▶ Exercise requirements: Pull every line containing "status" from the entries.

╭─ Data records

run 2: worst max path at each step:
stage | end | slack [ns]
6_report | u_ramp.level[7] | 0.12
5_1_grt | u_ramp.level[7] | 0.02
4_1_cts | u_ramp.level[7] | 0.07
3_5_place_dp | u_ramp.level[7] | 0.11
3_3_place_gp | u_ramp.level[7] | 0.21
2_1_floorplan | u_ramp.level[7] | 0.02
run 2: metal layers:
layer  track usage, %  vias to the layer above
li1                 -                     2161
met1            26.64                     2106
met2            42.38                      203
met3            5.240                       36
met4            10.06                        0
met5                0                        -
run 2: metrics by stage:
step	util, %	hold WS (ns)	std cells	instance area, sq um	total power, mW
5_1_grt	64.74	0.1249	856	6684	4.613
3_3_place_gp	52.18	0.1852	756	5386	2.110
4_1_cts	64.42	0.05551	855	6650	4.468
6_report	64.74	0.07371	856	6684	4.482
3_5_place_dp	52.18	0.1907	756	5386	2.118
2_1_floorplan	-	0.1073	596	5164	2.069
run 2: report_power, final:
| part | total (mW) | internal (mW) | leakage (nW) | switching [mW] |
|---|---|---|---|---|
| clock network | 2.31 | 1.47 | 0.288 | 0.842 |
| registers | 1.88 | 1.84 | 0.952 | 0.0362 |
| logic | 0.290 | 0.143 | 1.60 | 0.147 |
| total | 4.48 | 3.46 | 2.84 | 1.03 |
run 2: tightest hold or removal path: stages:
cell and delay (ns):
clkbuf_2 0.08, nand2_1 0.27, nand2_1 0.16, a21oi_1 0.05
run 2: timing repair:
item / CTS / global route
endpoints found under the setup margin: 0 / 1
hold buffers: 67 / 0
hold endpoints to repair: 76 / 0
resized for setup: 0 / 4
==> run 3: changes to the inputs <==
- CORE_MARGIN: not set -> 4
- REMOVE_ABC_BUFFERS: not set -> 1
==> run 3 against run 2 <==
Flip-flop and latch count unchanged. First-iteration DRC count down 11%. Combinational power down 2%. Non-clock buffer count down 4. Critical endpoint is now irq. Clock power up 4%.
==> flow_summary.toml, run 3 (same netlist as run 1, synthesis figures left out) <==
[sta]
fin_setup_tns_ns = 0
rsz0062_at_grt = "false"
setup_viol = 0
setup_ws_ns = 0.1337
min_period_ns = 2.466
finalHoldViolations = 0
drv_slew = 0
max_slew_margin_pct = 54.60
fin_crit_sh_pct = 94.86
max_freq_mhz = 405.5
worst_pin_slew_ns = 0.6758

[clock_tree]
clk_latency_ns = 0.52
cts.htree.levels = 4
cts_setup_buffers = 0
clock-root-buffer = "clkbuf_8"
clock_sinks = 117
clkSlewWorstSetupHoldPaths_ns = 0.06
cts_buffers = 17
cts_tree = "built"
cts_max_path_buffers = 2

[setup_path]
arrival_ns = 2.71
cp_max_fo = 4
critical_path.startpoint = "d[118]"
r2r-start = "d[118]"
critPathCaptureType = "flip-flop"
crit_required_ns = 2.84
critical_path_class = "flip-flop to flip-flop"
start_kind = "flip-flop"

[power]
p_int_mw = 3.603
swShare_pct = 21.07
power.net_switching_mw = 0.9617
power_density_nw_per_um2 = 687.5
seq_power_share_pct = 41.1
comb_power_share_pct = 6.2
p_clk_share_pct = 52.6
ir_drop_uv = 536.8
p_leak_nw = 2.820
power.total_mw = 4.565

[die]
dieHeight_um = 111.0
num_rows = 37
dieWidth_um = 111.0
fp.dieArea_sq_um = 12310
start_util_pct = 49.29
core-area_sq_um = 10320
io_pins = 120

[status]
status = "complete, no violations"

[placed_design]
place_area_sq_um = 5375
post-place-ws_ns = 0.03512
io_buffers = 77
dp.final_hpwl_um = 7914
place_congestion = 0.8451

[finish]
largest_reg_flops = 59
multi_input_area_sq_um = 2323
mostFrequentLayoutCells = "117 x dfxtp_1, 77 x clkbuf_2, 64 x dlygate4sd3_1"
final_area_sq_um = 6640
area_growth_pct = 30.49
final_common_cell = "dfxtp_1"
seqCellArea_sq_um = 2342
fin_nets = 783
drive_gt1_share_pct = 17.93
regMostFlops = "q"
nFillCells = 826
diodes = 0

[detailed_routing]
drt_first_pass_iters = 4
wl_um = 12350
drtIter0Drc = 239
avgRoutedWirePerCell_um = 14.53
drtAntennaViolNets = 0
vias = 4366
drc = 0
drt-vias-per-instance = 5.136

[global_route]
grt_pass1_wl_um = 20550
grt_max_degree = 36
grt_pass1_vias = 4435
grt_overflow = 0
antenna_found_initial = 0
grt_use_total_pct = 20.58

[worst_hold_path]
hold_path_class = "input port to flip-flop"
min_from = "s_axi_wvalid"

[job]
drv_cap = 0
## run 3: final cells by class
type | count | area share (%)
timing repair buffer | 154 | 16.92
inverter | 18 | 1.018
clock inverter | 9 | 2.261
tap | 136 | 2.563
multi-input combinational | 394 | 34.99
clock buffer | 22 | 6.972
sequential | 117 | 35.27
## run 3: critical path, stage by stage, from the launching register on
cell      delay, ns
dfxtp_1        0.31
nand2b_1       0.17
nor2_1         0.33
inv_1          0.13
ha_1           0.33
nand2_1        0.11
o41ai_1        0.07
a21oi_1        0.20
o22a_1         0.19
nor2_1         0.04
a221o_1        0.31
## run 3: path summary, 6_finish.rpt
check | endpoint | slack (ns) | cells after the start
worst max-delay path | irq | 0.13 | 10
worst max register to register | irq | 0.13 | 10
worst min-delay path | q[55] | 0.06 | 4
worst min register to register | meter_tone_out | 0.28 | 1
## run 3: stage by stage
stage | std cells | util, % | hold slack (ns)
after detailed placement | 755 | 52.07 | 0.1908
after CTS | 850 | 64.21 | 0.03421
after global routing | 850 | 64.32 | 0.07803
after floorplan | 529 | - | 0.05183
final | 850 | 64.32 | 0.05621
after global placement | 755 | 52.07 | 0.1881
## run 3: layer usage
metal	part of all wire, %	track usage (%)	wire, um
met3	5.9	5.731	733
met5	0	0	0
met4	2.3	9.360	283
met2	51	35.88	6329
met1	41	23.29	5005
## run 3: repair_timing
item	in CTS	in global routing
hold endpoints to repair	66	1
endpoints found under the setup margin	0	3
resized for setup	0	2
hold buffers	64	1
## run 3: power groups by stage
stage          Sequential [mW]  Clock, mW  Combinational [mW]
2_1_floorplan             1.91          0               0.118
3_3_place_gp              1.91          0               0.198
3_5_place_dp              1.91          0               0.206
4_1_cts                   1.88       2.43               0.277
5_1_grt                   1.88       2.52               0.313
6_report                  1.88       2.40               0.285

╰─

▶ Finished task:
[status]
status = "complete, no violations"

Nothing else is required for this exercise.